## EXERCISE BRIEF
Your output should be the lines of the data that follow, reproduced exactly from the first through the line bearing "export DETAILED_ROUTE_END_ITERATION = 10".

(Dataset excerpts)
★ ★ ★ ★ ★ ★ ★
==> config.mk <==
export PLATFORM = sky130hd
export DESIGN_NAME = vga_fb_arbiter
export DESIGN_NICKNAME = d
export VERILOG_FILES = /design/src/rtl/vga_fb_arbiter.sv
export SDC_FILE = /design/constraint.sdc
export NUM_CORES = 1
export LEC_CHECK = 0
export ABC_AREA = 1
export BUFFER_PORTS_ARGS = -buffer_cell sky130_fd_sc_hd__buf_2
export CORE_MARGIN = 2
export CORE_UTILIZATION = 40
export CTS_CLUSTER_SIZE = 24
export DETAILED_ROUTE_END_ITERATION = 10
export MAX_ROUTING_LAYER = met4
export SETUP_SLACK_MARGIN = 0.4
export SLEW_MARGIN = 20
export SYNTH_ARGS = -nofsm -noshare
export SYNTH_HDL_FRONTEND = slang
export SYNTH_SLANG_ARGS = --single-unit
==> constraint.sdc <==
create_clock -name clk -period 5.9 [get_ports clk]
set_input_delay 1.18 -clock clk [delete_from_list [all_inputs] [get_ports clk]]
set_output_delay 1.18 -clock clk [all_outputs]
set_load 0.005 [all_outputs]
==> src/rtl/vga_fb_arbiter.sv <==
// rtl/vga_fb_arbiter.sv - single-port framebuffer arbiter: display reads in active video, queued host ops in blanking
// Optional host reads through the command FIFO: define VGA_ARB_HOST_READ_EN.
module vga_fb_arbiter #(
  parameter int ADDR_W     = 19,
  parameter int DATA_W     = 16,
  parameter int FB_WORDS   = 307200,
  parameter int FIFO_DEPTH = 4
) (
  input  logic                            clk,
  input  logic                            rst,
  input  logic                            de,
  input  logic                            vsync,
  input  logic                            host_valid,
  output logic                            host_ready,
  input  logic [ADDR_W-1:0]               host_addr,
  input  logic [DATA_W-1:0]               host_wdata,
`ifdef VGA_ARB_HOST_READ_EN
  input  logic                            host_we,
  output logic                            host_rvalid,
  output logic [DATA_W-1:0]               host_rdata,
`endif
  output logic                            mem_en,
  output logic                            mem_we,
  output logic [ADDR_W-1:0]               mem_addr,
  output logic [DATA_W-1:0]               mem_wdata,
  input  logic [DATA_W-1:0]               mem_rdata,
  output logic                            pix_de,
  output logic [DATA_W-1:0]               pix_data,
  output logic [$clog2(FIFO_DEPTH):0]     fifo_level
);

  localparam int PTR_W = $clog2(FIFO_DEPTH);
  localparam int LVL_W = PTR_W + 1;

  typedef enum logic [1:0] {IDLE, DISP, HOST} state_t;

  logic [ADDR_W-1:0] fifo_addr_q [FIFO_DEPTH];
  logic [DATA_W-1:0] fifo_data_q [FIFO_DEPTH];
  logic [LVL_W-1:0]  wr_ptr_q, rd_ptr_q, level;
  logic              fifo_empty, push, pop, head_we;
  state_t            state_q, state_d;
  logic [ADDR_W-1:0] disp_addr_q, disp_addr_d;
  logic              vsync_q;
  logic              mem_en_q, mem_we_q;
  logic [ADDR_W-1:0] mem_addr_q;
  logic [DATA_W-1:0] mem_wdata_q;
  logic              disp_v2_q, pix_de_q;
  logic [DATA_W-1:0] pix_data_q;

  // Extra pointer bit distinguishes full from empty.
  assign level      = wr_ptr_q - rd_ptr_q;
  assign fifo_empty = (level == '0);
  assign host_ready = ~rst & (level != LVL_W'(FIFO_DEPTH));
  assign push       = host_valid & host_ready;
  assign pop        = (state_d == HOST);

`ifdef VGA_ARB_HOST_READ_EN
  logic              fifo_we_q [FIFO_DEPTH];
  logic              rd_v2_q, rvalid_q;
  logic [DATA_W-1:0] rdata_q;

  assign head_we     = fifo_we_q[rd_ptr_q[PTR_W-1:0]];
  assign host_rvalid = rvalid_q;
  assign host_rdata  = rdata_q;

  always_ff @(posedge clk) begin
    if (push) fifo_we_q[wr_ptr_q[PTR_W-1:0]] <= host_we;
  end

  always_ff @(posedge clk) begin
    if (rst) begin
      rd_v2_q  <= 1'b0;
      rvalid_q <= 1'b0;
      rdata_q  <= '0;
    end else begin
      rd_v2_q  <= (state_q == HOST) & ~mem_we_q;
      rvalid_q <= rd_v2_q;
      rdata_q  <= rd_v2_q ? mem_rdata : '0;
    end
  end
`else
  assign head_we = 1'b1;
`endif

  always_comb begin
    state_d = IDLE;
    if (de)               state_d = DISP;
    else if (!fifo_empty) state_d = HOST;
  end

  // A vsync falling edge beats the post-DISP increment.
  always_comb begin
    disp_addr_d = disp_addr_q;
    if (vsync_q & ~vsync)
      disp_addr_d = '0;
    else if (de)
      disp_addr_d = (disp_addr_q == ADDR_W'(FB_WORDS - 1)) ? '0 : disp_addr_q + ADDR_W'(1);
  end

  always_ff @(posedge clk) begin
    if (push) begin
      fifo_addr_q[wr_ptr_q[PTR_W-1:0]] <= host_addr;
      fifo_data_q[wr_ptr_q[PTR_W-1:0]] <= host_wdata;
    end
  end

  always_ff @(posedge clk) begin
    if (rst) begin
      state_q     <= IDLE;
      wr_ptr_q    <= '0;
      rd_ptr_q    <= '0;
      vsync_q     <= 1'b0;
      disp_addr_q <= '0;
      mem_en_q    <= 1'b0;
      mem_we_q    <= 1'b0;
      mem_addr_q  <= '0;
      mem_wdata_q <= '0;
      disp_v2_q   <= 1'b0;
      pix_de_q    <= 1'b0;
      pix_data_q  <= '0;
    end else begin
      state_q     <= state_d;
      wr_ptr_q    <= wr_ptr_q + LVL_W'(push);
      rd_ptr_q    <= rd_ptr_q + LVL_W'(pop);
      vsync_q     <= vsync;
      disp_addr_q <= disp_addr_d;
      case (state_d)
        DISP: begin
          mem_en_q    <= 1'b1;
          mem_we_q    <= 1'b0;
          mem_addr_q  <= disp_addr_q;
          mem_wdata_q <= '0;
        end
        HOST: begin
          mem_en_q    <= 1'b1;
          mem_we_q    <= head_we;
          mem_addr_q  <= fifo_addr_q[rd_ptr_q[PTR_W-1:0]];
          mem_wdata_q <= fifo_data_q[rd_ptr_q[PTR_W-1:0]];
        end
        default: begin
          mem_en_q <= 1'b0;
          mem_we_q <= 1'b0;
        end
      endcase
      // state_q is the stage-1 valid of the op now on the mem bus.
      disp_v2_q  <= (state_q == DISP);
      pix_de_q   <= disp_v2_q;
      pix_data_q <= disp_v2_q ? mem_rdata : '0;
    end
  end

  assign mem_en     = mem_en_q;
  assign mem_we     = mem_we_q;
  assign mem_addr   = mem_addr_q;
  assign mem_wdata  = mem_wdata_q;
  assign pix_de     = pix_de_q;
  assign pix_data   = pix_data_q;
  assign fifo_level = level;

endmodule

# [Yosys cells after proc, flatten, opt, wreduce, memory -nomap -nowiden]
# Memory sizes are Yosys's and may differ from the RTL's. A register that Yosys moved wholly into a read port is not among the register bits.
# Cells that the tools add are included.
[op_classes] addsub=4 eq_ne=5 n_mux=11 bitwise=6 n_reduce_logical=5
[op_table] cell="$pmux 19 s2" count=1
[op_table] cell="$pmux 16 s2" count=1
[op_table] cell="$add 19x1->19 const B" count=1
[op_table] cell="$eq 19x19->1 const B" count=1
[op_table] cell="$mux 19" count=1
[op_table] cell="$mux 2" count=4
[op_table] cell="$add 3x1->3" count=2
[op_table] cell="$reduce_or 2->1" count=3
[op_table] cell="$eq 2x1->1 const B" count=2
[op_table] cell="$mux 1" count=4
[op_table] cell="$and 1x1->1" count=3
[op_table] cell="$logic_not 3->1" count=1
[op_table] cell="$ne 3x3->1 const B" count=1
[op_table] cell="$not 1->1" count=3
[op_table] cell="$sub 3x3->3" count=1
[op_table] cell="$eq 2x2->1 const B" count=1
[op_table] cell="$reduce_bool 2->1" count=1
[word_totals] ff_bits=83 ram_bits=140 inputBits=56 output_inout_bits=58 elab_cells=45 mem_count=2
[memory_table] memory="fifo_addr_q" depth=4 width=19 read_ports=1 rd_ports_with_merged_regs=1 wr=1 line="37" text="logic [ADDR_W-1:0] fifo_addr_q [FIFO_DEPTH];"
[memory_table] memory="fifo_data_q" depth=4 width=16 read_ports=1 rd_ports_with_merged_regs=1 wr=1 line="38" text="logic [DATA_W-1:0] fifo_data_q [FIFO_DEPTH];"

# [Longest topological paths before layout]
[logic_depth] depth_word=7 ltp_mapped=14

# [Worst setup path after synthesis]
# OpenSTA, ideal clock, no wires.
[synth_timing] kind="in2reg" start="input rst" end="memory fifo_addr_q[0][0], enable pin" setup_ps=427 t_arrival_ps=3028 required_time_ps=5473 path_slack_ps=2445 stages=5 path_buffers=0 cell_sequence="inv_1 > o21ai_0 > inv_1 > nand2_1 > nor2_1"
[synth_between] elab_chain_len=5
[synth_lines] item="from (decl)" line="10" text="input logic rst,"
[synth_lines] item="$not 1->1" line="53" text="assign host_ready = ~rst & (level != LVL_W'(FIFO_DEPTH));"
[synth_lines] item="$and 1x1->1" line="53"
[synth_lines] item="named net host_ready" line="14" text="output logic host_ready,"
[synth_lines] item="$and 1x1->1" line="54" text="assign push = host_valid & host_ready;"
[synth_lines] item="$mux 1" line="101" text="if (push) begin"
[synth_lines] item="$mux 1 (not written as such)" line="102" text="fifo_addr_q[wr_ptr_q[PTR_W-1:0]] <= host_addr;"
[synth_lines] item="to (decl)" line="37"
# The timed path passes the listed nets, and every way through them passes these cells.

# [Worst setup path after layout]
[layout_timing] start="input rst" end="output host_ready"
[layout_between] elab_chain_len=2
[layout_lines] item="$not 1->1" line="53"
[layout_lines] item="$and 1x1->1" line="53"
[layout_lines] item="to (decl)" line="14"
# Every way passes these cells.

==> impl_metrics.csv <==
group,metric,value,unit
outcome,status,"finished, final reports clean",
sta,hold_slack,0.3884,ns
cts,clkLatencyLatePin,0.52,ns
yosys,yosysTopAreaCell,"edfxtp_1",
cts,cts_tree,"yes",
cts,post_cts_resized,0,
worst_setup_path,cp_max_fo,23,
yosys,synth_top_family_by_area,"simple AND/OR/NAND/NOR gates",
worst_setup_path,rrSetupSlack,2.78,ns
sta,setup_violations,0,
sta,finalHoldViolCount,0,
job,cap_violations,0,
sta,final_max_slew_viol_count,0,
cts,postCtsHoldBufs,0,
cts,postCtsSetupBuffers,0,
global_route,grt_max_degree,73,
floorplanning,initial_core_util,0.4082,
cells_and_area,antenna_cells,0,
route,drt-initial-drc-count,412,
route,drc_errors,0,
yosys,synthTopCellsByCount,"nand2_1 (151), nor2_1 (150), edfxtp_1 (140)",
sta,max_freq,281.8,MHz
yosys,yosys_warnings,0,
sta,skew,0.01705,ns
global_route,grt_pass1_vias,5594,
place,io_buffers,113,
yosys,ys.flop_type,"edfxtp_1",
cts,clkTransAtPathRegs,0.06,ns
yosys,synth_compound_area_frac,0.06911,
route,dr.pass1.iters,8,
worst_setup_path,start_kind,"primary input",
global_route,grt_pass1_wl,29220,um
power,ir_drop,0.2125,mV
cells_and_area,drive_gt1_frac,0.1830,
place,dp_hpwl,11870,um
cts,root_buffer,"clkbuf_16",
yosys,synthMuxAreaShare,0,
sta,setup_tns,0,ns
yosys,synth_cells,821,
global_route,grtUsageTotal,0.1697,
cts,clkSinkCount,223,
yosys,syn-num-nets,884,
worst_setup_path,path_class,"in2out",
power,p_leak,0.004257,uW
route,wl_per_cell,15.03,um
cells_and_area,nFillCells,1953,
sta,rsz0062_at_grt,"no",
yosys,synth_most_common_cell,"nand2_1",
cells_and_area,syn_to_final_growth,19.81,%
yosys,ys_ff_latch,223,
worst_hold_path,hold_class,"reg2reg",
place,post-place-ws,1.969,ns
yosys,synthXorXnorAreaFrac,0.01123,
power,power_density,403.8,nW/um2
place,placed_cell_area,9397,um2
sta,post-route-period-util,0.6015,
floorplanning,die_h,150.5,um
cts,cts_buffer_depth,3,
floorplanning,dieArea,22640,um2
floorplanning,fp.dieW,150.5,um
sta,slew_headroom,0.2877,
yosys,synthTopCellsByArea,"edfxtp_1 (49%), dfxtp_1 (19%), nand2_1 (6.6%)",
cts,htree_levels,1,
yosys,synth_edf_count,140,
yosys,synth-simple-area-share,0.1763,
floorplanning,num_rows,53,
yosys,synth_seq_area_share,0.6835,
sta,worstMarginPinSlew,1.066,ns
cells_and_area,nets,996,
yosys,synth_top_area_frac,0.4899,
yosys,synth_cell_types,33,
floorplanning,core-area,21020,um2
yosys,synthesis.area,8582,um2
route,avgViaCountPerCell,4.766,
worst_setup_path,cp_data_required_time,4.72,ns
sta,setup_slack,2.351,ns
worst_setup_path,end_kind,"primary output",
route,drt_wl_total,18430,um
cells_and_area,instances_no_fill,1226,
place,gp_congestion,0.8207,
cts,cts_made_buffers,24,
worst_setup_path,arrival,2.37,ns
route,num_vias,5843,
global_route,antenna_found_initial,0,
floorplanning,io_pins,114,
yosys,avgSynthCellArea,10.45,um2
place,dp_cells,1179,
yosys,synthAdderAreaFrac,0.01108,
global_route,grt_overflow,0,
yosys,async_flop_share,0,
sta,fin_crit,3.549,ns
route,ant_nets,0,
cells_and_area,final_area,10280,um2
[routing by layer]
metal | GRT usage | part of all wire
met1 | 0.2290 | 0.46
met2 | 0.2695 | 0.47
met3 | 0.02636 | 0.055
met4 | 0.04434 | 0.016
met5 | - | 0
[where the power goes]
| group | switching [uW] | internal [uW] | leakage [uW] |
|---|---|---|---|
| Clock | 598 | 913 | 0.000407 |
| Combinational | 525 | 261 | 0.00190 |
| Sequential | 57.9 | 1800 | 0.00195 |
[state kept, by name, indices dropped and copies added, names as in the netlist, 2 cells and up]
signal / count
fifo_data_q: 64
fifo_addr_q: 76
pix_data: 16
wr_ptr_q: 3
mem_wdata: 16
disp_addr_q: 19
mem_addr: 19
rd_ptr_q: 3
state_q: 2
[path summary, 6_finish.rpt]
| kind | end | cells after the start | from |
|---|---|---|---|
| max reg2reg | mem_addr[7] | 9 | rd_ptr_q[0] |
| min reg2reg | disp_v2_q | 1 | state_q[1] |
| min | disp_v2_q | 1 | state_q[1] |
| max | host_ready | 5 | rst |
[worst max-delay path, cell delays in order]
cell	delay, ns
buf_2	0.20
inv_1	0.57
o21ai_0	0.19
inv_1	0.10
buf_2	0.12
[metrics by stage]
step                      total power [uW]  utilization
after global placement                2664       0.4470
after floorplan                       2384            -
after global routing                  4378       0.4891
after detailed placement              2675       0.4470
final                                 4152       0.4891
after CTS                             4192       0.4856
[layout by cell type, fill, tap and decap left out, types with 7 or more instances in the layout]
cell / count
clkinv_2: 8
o22ai_1: 20
edfxtp_1: 140
nor2_1: 146
buf_2: 113
xor2_1: 7
nand2_1: 151
nand4_1: 8
inv_1: 66
nand3_1: 39
o21ai_0: 83
dfxtp_1: 82
clkbuf_16: 27
[cells by family (layout without fill, tap and decap cells)]
| family | count (synthesis) | after routing |
|---|---|---|
| flip-flops | 223 | 223 |
| buffers and inverters | 104 | 234 |
| adder cells (fa/ha/maj) | 7 | 7 |
| AO/OA/AOI/OAI | 113 | 113 |
| AND/OR/NAND/NOR | 363 | 363 |
| XOR/XNOR | 11 | 11 |
[area by class of cell]
class / instances / area (um2) / share of cell area
inverters: 70 / 262.8 / 0.02555
flip-flops and latches: 223 / 5867 / 0.5706
clock buffers: 29 / 683.2 / 0.06644
multi-input cells: 494 / 2327 / 0.2263
repair buffers: 120 / 670.6 / 0.06522
well taps: 275 / 344.1 / 0.03346
clock inverters: 15 / 127.6 / 0.01241
(Power assumes the default switching activity.)
===== src/rtl/fetch_ctrl.sv =====
// Instruction fetch sequencer: owns the PC, runs the imem req/ack handshake,
// presents fetched words to IF/ID and applies redirects from later stages.
import fetch_ctrl_pkg::*;

module fetch_ctrl #(
  parameter logic [31:0] RESET_PC = RESET_PC_DEF,
  parameter logic [31:0] NOP_INST = NOP_INST_DEF
) (
  input  logic        clk,
  input  logic        rst_n,
  output logic        imem_req,
  output logic [31:0] imem_addr,
  input  logic        imem_ack,
  input  logic [31:0] imem_rdata,
  input  logic        stall_in,
  input  logic        redirect,
  input  logic [31:0] redirect_pc,
  output logic        if_valid,
  output logic [31:0] if_inst,
  output logic [31:0] if_pc,
  output logic [31:0] if_pc4,
  output logic        if_misaligned,
  output state_e      dbg_state
);

  // Handshake: imem_req stays high with imem_addr stable until a cycle with
  // imem_ack=1 (ack may arrive in the same cycle req rises); if_valid is held
  // while stall_in=1 and the entry is consumed on the first cycle stall_in=0.

  state_e      state_q, state_d;
  logic [31:0] pc_q, pc_d;
  logic [31:0] drain_addr_q, drain_addr_d;
  logic        valid_q, valid_d;
  logic        mis_q, mis_d;
  logic [31:0] inst_q, inst_d;
  logic [31:0] ipc_q, ipc_d;
  logic [31:0] ipc4_q, ipc4_d;
  logic [31:0] pc_plus4;

  pc_adder u_pc_adder (
    .pc_i  (pc_q),
    .pc4_o (pc_plus4)
  );

  always_comb begin
    state_d      = state_q;
    pc_d         = pc_q;
    drain_addr_d = drain_addr_q;
    valid_d      = valid_q;
    mis_d        = mis_q;
    inst_d       = inst_q;
    ipc_d        = ipc_q;
    ipc4_d       = ipc4_q;

    if (redirect) begin
      pc_d    = redirect_pc;
      valid_d = 1'b0;
      mis_d   = 1'b0;
    end

    unique case (state_q)
      ST_IDLE: state_d = fetch_entry_state(pc_d);
      ST_REQ: begin
        if (redirect) begin
          if (imem_ack) begin
            state_d = fetch_entry_state(redirect_pc);
          end else begin
            // The request is already on the bus; finish it at the old address.
            state_d      = ST_DRAIN;
            drain_addr_d = pc_q;
          end
        end else if (imem_ack) begin
          valid_d = 1'b1;
          inst_d  = imem_rdata;
          ipc_d   = pc_q;
          ipc4_d  = pc_plus4;
          pc_d    = pc_plus4;
          state_d = ST_VALID;
        end
      end
      ST_VALID: begin
        if (redirect) begin
          state_d = fetch_entry_state(pc_d);
        end else if (!stall_in) begin
          valid_d = 1'b0;
          state_d = fetch_entry_state(pc_q);
        end
      end
      ST_EXC: begin
        if (redirect) begin
          state_d = fetch_entry_state(pc_d);
        end else begin
          valid_d = 1'b1;
          mis_d   = 1'b1;
          inst_d  = NOP_INST;
          ipc_d   = pc_q;
          ipc4_d  = pc_plus4;
        end
      end
      ST_DRAIN: begin
        if (imem_ack) state_d = fetch_entry_state(pc_d);
      end
      default: state_d = ST_IDLE;
    endcase
  end

  always_ff @(posedge clk) begin
    if (!rst_n) begin
      state_q      <= ST_IDLE;
      pc_q         <= RESET_PC;
      drain_addr_q <= 32'h0;
      valid_q      <= 1'b0;
      mis_q        <= 1'b0;
      inst_q       <= 32'h0;
      ipc_q        <= 32'h0;
      ipc4_q       <= 32'h0;
    end else begin
      state_q      <= state_d;
      pc_q         <= pc_d;
      drain_addr_q <= drain_addr_d;
      valid_q      <= valid_d;
      mis_q        <= mis_d;
      inst_q       <= inst_d;
      ipc_q        <= ipc_d;
      ipc4_q       <= ipc4_d;
    end
  end

  assign imem_req      = (state_q == ST_REQ) || (state_q == ST_DRAIN);
  assign imem_addr     = (state_q == ST_DRAIN) ? drain_addr_q : pc_q;
  assign if_valid      = valid_q;
  assign if_misaligned = mis_q;
  assign if_inst       = inst_q;
  assign if_pc         = ipc_q;
  assign if_pc4        = ipc4_q;
  assign dbg_state     = state_q;

endmodule
**config.mk**
```make
export PLATFORM = sky130hd
export DESIGN_NAME = mode_stopwatch_lap
export DESIGN_NICKNAME = d
export VERILOG_FILES = /design/src/rtl/mode_stopwatch_lap.sv
export SDC_FILE = /design/constraint.sdc
export NUM_CORES = 1
export LEC_CHECK = 0
export CAP_MARGIN = 0
export CORE_ASPECT_RATIO = 0.5
export CORE_MARGIN = 2
export CORE_UTILIZATION = 55
export DETAILED_ROUTE_END_ITERATION = 8
export MAX_ROUTING_LAYER = met4
export PLACE_DENSITY = 0.72
export REMOVE_ABC_BUFFERS = 1
export SLEW_MARGIN = 20
export SYNTH_ARGS = -nofsm -noshare
export SYNTH_HDL_FRONTEND = slang
export SYNTH_SLANG_ARGS = --single-unit
```
**constraint.sdc**
```tcl
create_clock -name clk -period 3.4 [get_ports clk]
set_input_delay 0.51 -clock clk [delete_from_list [all_inputs] [get_ports clk]]
set_output_delay 0.51 -clock clk [all_outputs]
set_load 0.005 [all_outputs]
```
<file path="config.mk">
export PLATFORM = sky130hd
export DESIGN_NAME = mm2s_stream_arbiter
export DESIGN_NICKNAME = d
export VERILOG_FILES = /design/src/rtl/mm2s_arb_pkg.sv /design/src/rtl/mm2s_arb_stats.sv /design/src/rtl/mm2s_stream_arbiter.sv
export SDC_FILE = /design/constraint.sdc
export NUM_CORES = 1
export LEC_CHECK = 0
export CAP_MARGIN = 40
export CORE_AREA = 2 2 148 150
export DETAILED_ROUTE_END_ITERATION = 12
export DIE_AREA = 0 0 150 152
export GPL_TIMING_DRIVEN = 0
export PLACE_DENSITY = 0.53
export SLEW_MARGIN = 20
export SYNTH_ARGS = -nofsm -noshare
export SYNTH_HDL_FRONTEND = slang
export SYNTH_SLANG_ARGS = --single-unit
</file>
<file path="constraint.sdc">
create_clock -name AXI_CLk -period 2.7 [get_ports AXI_CLk]
set_input_delay 0.675 -clock AXI_CLk [delete_from_list [all_inputs] [get_ports AXI_CLk]]
set_output_delay 0.675 -clock AXI_CLk [all_outputs]
set_load 0.1 [all_outputs]
</file>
★ ★ ★ ★ ★ ★ ★
## FINAL ANSWER
==> config.mk <==
export PLATFORM = sky130hd
export DESIGN_NAME = vga_fb_arbiter
export DESIGN_NICKNAME = d
export VERILOG_FILES = /design/src/rtl/vga_fb_arbiter.sv
export SDC_FILE = /design/constraint.sdc
export NUM_CORES = 1
export LEC_CHECK = 0
export ABC_AREA = 1
export BUFFER_PORTS_ARGS = -buffer_cell sky130_fd_sc_hd__buf_2
export CORE_MARGIN = 2
export CORE_UTILIZATION = 40
export CTS_CLUSTER_SIZE = 24
export DETAILED_ROUTE_END_ITERATION = 10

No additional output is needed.